As for fish that aren't listed, I'll ask our fish biologists if they can generate the information to add those species. All of the images we use currently are from the USFWS collection; I'll need to check and see if they have images for those species. If not, we might have a photo of actual specimens that could be used.
As for fish that aren't listed, I'll ask our fish biologists if they can generate the information to add those species.
Thank you, David!
All of the images we use currently are from the USFWS collection; I'll need to check and see if they have images for those species.
Oh, good call—I can just grab those from the USFWS website and from other state agencies that have USFWS images.

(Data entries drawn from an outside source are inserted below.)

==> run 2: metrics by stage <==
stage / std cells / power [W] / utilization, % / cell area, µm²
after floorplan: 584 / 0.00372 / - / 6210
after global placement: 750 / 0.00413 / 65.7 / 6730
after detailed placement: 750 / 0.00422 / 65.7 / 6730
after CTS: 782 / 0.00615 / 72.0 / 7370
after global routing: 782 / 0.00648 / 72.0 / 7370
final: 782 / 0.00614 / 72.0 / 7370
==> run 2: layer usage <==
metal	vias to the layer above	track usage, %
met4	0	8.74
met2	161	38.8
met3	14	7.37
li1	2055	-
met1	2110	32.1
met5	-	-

I found red drum, and spotted sea trout without any trouble. I can take care of that!
The USFWS image library has the American shad, too. That's as far as I got before you replied. ;)
6 per day, 7" minimum size. Got it. Wait, there's also no minimum size limit? How can there be both a 7" minimum and no minimum? And there's no minimum size, except in South Holston? And there's a limit of 6 per day, with no limits for the exceptions...but there's a limit of 7 per day in South Holston, which is somehow not one of the exceptions?
So, @waldoj, here's what I got from the person working on this:
The exception that you have listed below is for South Holston Reservoir. It comes from the special rules for the lake that are listed on page 9 of the current digest. The statewide regulation of 6 per day at 7” minimum applies to all the South Holston River (with the exception of the special regulation sections).
So it seems that the 6 per day, 7-inch minimum size limit pertains statewide (with exceptions not listed in the table—see below), but at South Holston Reservoir, there is a 7 per day (w/up to 2 lake trout) creel limit with no size limit. That was my original interpretation, and it's also how I read the explanation from our fisheries biologist.
At a minimum, I do think the "No minimum size limit" should be removed from the first "Creek and Length Limit" column, because that column usually seems to apply either statewide or to the original geographic locations listed under "Sub-type or locations," not the exceptions... and besides, it's already listed along with the exception as you'd expect, anyway.
It's more complicated than that, though, because the "See Trout Waters, pgs. 18–25" refers to additional exceptions/restrictions that apply to various waters (the digest puts it this way: "There are a number of exceptions found below for certain areas and waters (i.e, heritage, urban, special area, special regulation, and fee fishing waters), so please study the sections following for fishing times, dates, and limits"—page 18).
(Side note, but your question also brought to light that the table needs to specify that this particular exception applies to South Holston Reservoir, and not the river of the same name.)
OK, that totally makes sense, @davidmurr—thanks so much for that. I was unlikely to come up with that on my own. :) The whole "Special Regulation Trout Waters" section is so complicated that y'all have decided to render in in prose, rather than as tabular data, and at this point, I'm inclined to do the same. Ultimately, that'll have to be rendered as GIS data to be made viable as machine-readable data.
We've got lots of data, but not those two crucial pieces of data.